The Old Village Cemetery is an historic cemetery in Dedham, Massachusetts.

==History==
The first portion of the cemetery was set apart at the first recorded meeting of the settlers of Dedham on August 18, 1636, with land taken from Nicholas Phillips and Joseph Kingsbury. The original boundaries were roughly Village Avenue on the north, St. Paul's Church in the east, land later added by Dr. Edward Stimson in the south, and the main driveway off Village Avenue in the west. It remained the only cemetery in Dedham for nearly 250 years until Brookdale Cemetery was established.

Many of the early ministers and founders of the town are buried there, including John Allen, Joseph Belcher, Samuel Dexter, Edward Alleyn, and Eleazer Lusher. A road, today known as Bullard Street, was established in 1664 between the First Church and Parish in Dedham to the cemetery. Graves were dug six feet deep and due east to west, with the feet placed at the eastern end in preparation for the final judgement with Christ coming from the east.

==Monuments and tombs==
John Fisher's was the first recorded death in Dedham on the "5th of ye 5 mo 1637," but the oldest gravestone still standing is from Hannah Dyar, who died September 15, 1678. The cemetery also holds the remains of Civil War soldiers who died at Camp Meigs. Additionally, 15 soldiers who died in the war are buried there. There is another monument to the ship Maritana which sank off the coast of Nahant. The captain, G.W. Williams, had family in Dedham and his funeral was held from there.

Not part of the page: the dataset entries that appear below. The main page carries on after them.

<file path="src/rtl/word_serializer_fifo.sv">
// Byte-granular circular FIFO: accepts NBYTES-wide words, returns them one byte per read, MSB first.
// Define FIFO_ERROR_FLAGS_EN to add sticky overflow/underflow outputs.
module word_serializer_fifo #(
  parameter int DBIT      = 8,
  parameter int NBYTES    = 2,
  parameter int ADDR_BITS = 3
) (
  input  logic                   clk,
  input  logic                   reset,
  input  logic                   wr,
  input  logic [DBIT*NBYTES-1:0] w_data,
  input  logic                   rd,
  output logic [DBIT-1:0]        r_data,
  output logic                   empty,
  output logic                   full,
  output logic [ADDR_BITS:0]     count
`ifdef FIFO_ERROR_FLAGS_EN
  ,
  output logic                   overflow,
  output logic                   underflow
`endif
);

  localparam int DEPTH = 2 ** ADDR_BITS;
  localparam logic [ADDR_BITS:0]   DEPTH_W   = (ADDR_BITS + 1)'(DEPTH);
  localparam logic [ADDR_BITS:0]   NBYTES_W  = (ADDR_BITS + 1)'(NBYTES);
  localparam logic [ADDR_BITS-1:0] PTR_STEP  = ADDR_BITS'(NBYTES);

  logic [DBIT-1:0]      mem [DEPTH];
  logic [ADDR_BITS-1:0] wr_ptr_reg;
  logic [ADDR_BITS-1:0] rd_ptr_reg;
  logic [ADDR_BITS:0]   count_reg;
  logic [ADDR_BITS:0]   count_next;
  logic [DBIT-1:0]      r_data_reg;
  logic [ADDR_BITS:0]   free_space;
  logic                 wr_acc;
  logic                 rd_acc;

  logic [DBIT-1:0]      byte_lane [NBYTES];
  logic [ADDR_BITS-1:0] byte_addr [NBYTES];

  // Lane 0 carries the most-significant byte so it lands first in read order.
  genvar gi;
  generate
    for (gi = 0; gi < NBYTES; gi++) begin : g_lane
      assign byte_lane[gi] = w_data[DBIT*(NBYTES-gi)-1 -: DBIT];
      assign byte_addr[gi] = wr_ptr_reg + ADDR_BITS'(gi);
    end
  endgenerate

  assign free_space = DEPTH_W - count_reg;
  assign wr_acc     = wr && (free_space >= NBYTES_W);
  assign rd_acc     = rd && (count_reg != '0);

  always_comb begin
    count_next = count_reg;
    if (wr_acc) count_next = count_next + NBYTES_W;
    if (rd_acc) count_next = count_next - (ADDR_BITS + 1)'(1);
  end

  always_ff @(posedge clk) begin
    if (!reset && wr_acc) begin
      for (int k = 0; k < NBYTES; k++) begin
        mem[byte_addr[k]] <= byte_lane[k];
      end
    end
  end

  always_ff @(posedge clk) begin
    if (reset) begin
      wr_ptr_reg <= '0;
      rd_ptr_reg <= '0;
      count_reg  <= '0;
      r_data_reg <= '0;
    end else begin
      if (wr_acc) wr_ptr_reg <= wr_ptr_reg + PTR_STEP;
      if (rd_acc) begin
        r_data_reg <= mem[rd_ptr_reg];
        rd_ptr_reg <= rd_ptr_reg + ADDR_BITS'(1);
      end
      count_reg <= count_next;
    end
  end

  assign r_data = r_data_reg;
  assign count  = count_reg;
  assign empty  = (count_reg == '0);
  assign full   = (free_space < NBYTES_W);

`ifdef FIFO_ERROR_FLAGS_EN
  logic overflow_reg;
  logic underflow_reg;

  always_ff @(posedge clk) begin
    if (reset) begin
      overflow_reg  <= 1'b0;
      underflow_reg <= 1'b0;
    end else begin
      if (wr && !wr_acc) overflow_reg  <= 1'b1;
      if (rd && !rd_acc) underflow_reg <= 1'b1;
    end
  end

  assign overflow  = overflow_reg;
  assign underflow = underflow_reg;
`endif

endmodule

</file>
<file path="config.mk">
export PLATFORM = sky130hd
export DESIGN_NAME = word_serializer_fifo
export DESIGN_NICKNAME = d
export VERILOG_FILES = /design/src/rtl/word_serializer_fifo.sv
export SDC_FILE = /design/constraint.sdc
export NUM_CORES = 1
export LEC_CHECK = 0
export ABC_AREA = 1
export BUFFER_PORTS_ARGS = -buffer_cell sky130_fd_sc_hd__buf_4
export CORE_MARGIN = 2
export CORE_UTILIZATION = 50
export DETAILED_ROUTE_END_ITERATION = 7
export GPL_TIMING_DRIVEN = 0
export PLACE_DENSITY = 0.77
export SKIP_LAST_GASP = 1
export SLEW_MARGIN = 20
export SYNTH_ARGS = -nofsm -noshare
export SYNTH_HDL_FRONTEND = slang
export SYNTH_SLANG_ARGS = --single-unit
</file>
<file path="constraint.sdc">
create_clock -name clk -period 3.7 [get_ports clk]
set_clock_uncertainty 0.2 [all_clocks]
set_input_delay 0.925 -clock clk [delete_from_list [all_inputs] [get_ports clk]]
set_output_delay 0.925 -clock clk [all_outputs]
set_load 0.01 [all_outputs]
</file>
# Word-level counts from Yosys, hierarchy flattened
# Memories as Yosys holds them, arrays and structs flattened. A register that Yosys moved wholly into a read port is not among the register bits.
# Cells that the tools add are included.
# W data, S select, Z words.
totals:
  n_memories: 1
  ff_bits: 10
  word_cells: 22
  inputBits: 20
  ramBits: 64
classes:
  n_mux: 4
  add_sub_neg: 6
  magnitude_cmp: 2
  reduce_logical: 6
memory_table:
  columns: ["memory", "depth", "word_bits", "read_ports", "rd_clocked_by_memory_dff", "wr", "line", "source"]
  rows:
  - ["mem", 8, 8, 1, 1, 2, "29", "logic [DBIT-1:0] mem [DEPTH];"]
op_table:
  columns: ["cell", "count"]
  rows:
  - ["$mux W4", 2]
  - ["$add A3 B1 Y3 const B", 2]
  - ["$add A4 B2 Y4 const B", 1]
  - ["$ge A4 B2 Y1 const B", 1]
  - ["$logic_not A4 Y1", 1]
  - ["$lt A4 B2 Y1 const B", 1]
  - ["$reduce_bool A4 Y1", 1]
  - ["$sub A4 B1 Y4 const B", 1]
  - ["$sub A4 B4 Y4 const A", 1]
  - ["$add A3 B2 Y3 const B", 1]
  - ["$logic_and A1 B1 Y1", 3]
  - ["$mux W1", 2]
  - ["$logic_not A1 Y1", 1]

# Logic depth before layout (Yosys ltp)
depth:
  word_depth: 6
  mapped_depth: 14

# Worst setup path before layout
# No wires, ideal clock.
synth_path:
  path_kind: "input port to flip-flop"
  from: "input port reset"
  to: "memory mem[0][0] (enable)"
  stages: 3
  n_path_buf: 0
  setup_ps: 389
  arrival_ps: 1883
  path_slack_ps: 1228
  cell_sequence: "inv_1 > nand3_1 > nor2_1"
synth_lines:
  columns: ["element", "line", "source"]
  rows:
  - ["start, declared", "9", "input logic reset,"]
  - ["end, declared", "29", null]

# Worst setup path after layout
layout_path:
  from: "register count_reg[1] (netlist: count[1])"
  to: "output port full"
layout_between:
  elab_chain_len: 2
layout_lines:
  columns: ["element", "line", "source"]
  rows:
  - ["start, declared", "32", "logic [ADDR_BITS:0] count_reg;"]
  - ["start signal, assigned", "81", "count_reg <= count_next;"]
  - ["$sub A4 B4 Y4", "51", "assign free_space = DEPTH_W - count_reg;"]
  - ["$lt A4 B2 Y1", "88", "assign full = (free_space < NBYTES_W);"]
  - ["end, declared", "15", "output logic full,"]
# No other way between the ends.

==> metrics.csv <==
stage,metric,value,unit
status,status,completed,
timing,Least-Margin Pin Slew,0.897,ns
routing,vias,2288,
routing,initial detailed-routing violation count,186,
floorplan,core area,6350,um2
logic_synthesis,"top cells by area, synth","edfxtp_1 (58%), dfxtp_1 (10%), o21ai_0 (5.8%)",
logic_synthesis,Yosys cell types,24,
placed_design,Placer Congestion,0.788,
timing,Slew Limit Fails,0,
logic_synthesis,Synth Area in Adders,3.42,%
logic_synthesis,Post-Syn Area,3300,um2
clock_network,CTS resizes,0,
global_route,largest net degree at the start of global routing,17,
power_and_ir_drop,peak supply drop,0.444,mV
logic_synthesis,#FFs+latches synth,81,
routing,DR DRC count,0,
setup_path,CP required,2.57,ns
placed_design,post-DP HPWL,4420,um
cells_and_area,fin cells,405,
cells_and_area,final core occ,61.1,%
timing,final setup fails,0,
timing,final period utilization,73.8,%
global_route,gr usage total,20.1,%
logic_synthesis,mux cell area share after synthesis,0,%
timing,Final Hold Vio Count,0,
logic_synthesis,Syn Inst Count,278,
timing,fin crit period,2.73,ns
setup_path,signal arrival time at the worst endpoint,1.61,ns
logic_synthesis,most common flop cell mapped by yosys,edfxtp_1,
setup_path,Slowest cell on crit path,dfxtp_1,
timing,final setup margin,0.969,ns
power_and_ir_drop,Design Power,2.92,mW
clock_network,CTS tree,yes,
clock_network,H-tree levels,3,
routing,Via density,5.65,
cells_and_area,Area Growth Syn to Fin,17.7,%
setup_path,WP buf/inv,3,
logic_synthesis,most frequent cells after synthesis,"edfxtp_1 (64), nor2_1 (40), o21ai_0 (38)",
cells_and_area,antenna cells,0,
placed_design,Port-buffer cells,33,
clock_network,CTS Hold Bufs,0,
clock_network,CTS Buffer Depth,2,
timing,setup tns final,0,ns
clock_network,clock sink count,81,
logic_synthesis,post-synthesis simple-gate area fraction,9.95,%
logic_synthesis,largest family of logic cells by synthesized area,compound AO/OA/AOI/OAI gates,
job,max_cap viols,0,
setup_path,Critical Path Start Type,flip-flop,
global_route,vias in the first global route,2175,
routing,wire length per cell,16.6,um
logic_synthesis,share of the synthesized area in the top cell type,58.3,%
routing,Detailed Routing Iterations Pass 1,5,
floorplan,Boundary Pins,34,
setup_path,Crit path largest cell delay,0.42,ns
setup_path,crit path kind,reg -> out,
logic_synthesis,synth warn,0,
cells_and_area,max reg flops,64,
logic_synthesis,syn avg cell area,11.9,um2
logic_synthesis,xor/xnor cell area share of the yosys netlist,0.266,%
setup_path,CP dominant cell by count,nand2_1,
global_route,GRT Residual Overflow,0,
setup_path,Crit Path Max Fanout,5,
clock_network,clock slew at reported path FFs,0.08,ns
floorplan,Die H,85.2,um
placed_design,placed cell count,389,
logic_synthesis,most frequent cell after synthesis,edfxtp_1,
setup_path,cell family with most CP delay,flip-flops,
floorplan,Initial Utilization,51.9,%
timing,RSZ-0062 raised after global routing,false,
global_route,first-pass GRT wire length,10700,um
timing,max frequency,0.366,GHz
clock_network,clock root buffer,clkbuf_8,
clock_network,Clock Latency Late Sink,0.36,ns
hold_path,Hold/Removal Path Class,reg -> reg,
logic_synthesis,Post-synth ARST share,0,%
power_and_ir_drop,static leakage,1.42,nW
setup_path,crit end category,output port,
setup_path,worst path cell trace,"inv_1, ha_1, inv_2, nand2_1, nand2_1, nor2_2, and2_2, buf_4",
global_route,antenna violations before repair,0,
floorplan,Die ar.,7260,um2
logic_synthesis,Syn Nets,307,
logic_synthesis,"Seq/Total Area, Yosys",68.6,%
placed_design,dpl ws,0.897,ns
clock_network,setup bufs post-CTS,0,
power_and_ir_drop,pwr/cell area,752,nW/um2
routing,Routed WL,6710,um
logic_synthesis,Post-synth EDFFs,64,
floorplan,die width,85.2,um
clock_network,TritonCTS Buffers,9,
cells_and_area,nets,352,
logic_synthesis,complex-gate fraction of the synthesized area,13.7,%
floorplan,row cnt,29,
logic_synthesis,Synth area leader,edfxtp_1,
cells_and_area,layout cell share with drive strength beyond 1,22.3,%
timing,Rel. slew slack,40.2,%
routing,Final ANT Viol Nets,0,
## path summary, 6_finish.rpt
path	startpoint	endpoint	slack, ns	cells past startpoint
worst max register to register	count[1]	mem[2][5]	1.12	9
worst min-delay path	r_data[7]	r_data[7]	0.27	2
worst min register to register	r_data[7]	r_data[7]	0.27	2
worst max-delay path	count[1]	full	0.97	8
## metal layers
metal / GRT usage, % / routed length (um)
met3: 4.18 / 554
met4: 12.6 / 168
met5: 0 / 0
met1: 26.6 / 2870
met2: 30.5 / 3120
## cell type report
cell class | instances | area [um2]
clock buffers | 10 | 128
multi-input cells | 164 | 910
plain buffers | 13 | 58.8
clock inverters | 6 | 90.1
well taps | 77 | 96.3
inverters | 20 | 75.1
flip-flops and latches | 81 | 2260
fillers | 509 | 2470
repair buffers | 34 | 259
## tightest hold or removal path: cells and delay by family, from the launching register on
kind | cells | cell delay, ns
AND/OR/NAND/NOR | 1 | 0.06
AO/OA/AOI/OAI | 1 | 0.05
flip-flops | 1 | 0.32
## cell usage in the layout (no fill, tap or decap), types with 5 or more instances in the layout
cell type,synthesis,layout
nor2_1,40,36
buf_4,0,33
o221ai_1,8,8
nand3_1,5,5
edfxtp_1,64,64
clkbuf_1,5,6
buf_2,8,8
dfxtp_1,17,17
clkbuf_8,0,9
o211ai_1,8,8
a21oi_1,16,16
inv_2,5,5
nor2_2,1,5
ha_1,9,9
o21ai_0,38,38
inv_1,14,14
o22ai_1,8,8
nand2_1,22,22
## cells by family after synthesis
group,after synthesis
simple gates,76
buf+inv,33
fa+ha+maj,9
compound gates,78
xor+xnor,1
flops,81
## metrics by stage
| step | hold WS, ns | area (um2) |
|---|---|---|
| final | 0.268 | 3880 |
| after global routing | 0.287 | 3880 |
| after CTS | 0.271 | 3880 |
| after detailed placement | 0.257 | 3660 |
| after global placement | 0.253 | 3640 |
| after floorplan | 0.288 | 3300 |
## power breakdown
group | total [mW] | internal [mW] | switching (mW)
clock network | 0.705 | 0.384 | 0.322
registers | 1.21 | 1.13 | 0.0786
logic | 1.00 | 0.377 | 0.626
Note: power is estimated with default switching activity, not from simulation.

At the entrance to the cemetery is a large ornately carved monument with the name "Bonnemort." It was erected to mark the remains of the Bonnemort family but, in effect, it also greets those who will spend eternity within the cemetery.

Few tombs exist in the cemetery: one built by Timothy Dwight around 1700, (Note: In that tomb are laid his body, and that of Eleazer Lusher and William Adams.) one by Daniel Fisher, one by Samuel Dexter after the death of his father, the minister of the same name, and Edward Dowse. The parish tomb was built in 1816, and a number of tombs have been added to it in the years since.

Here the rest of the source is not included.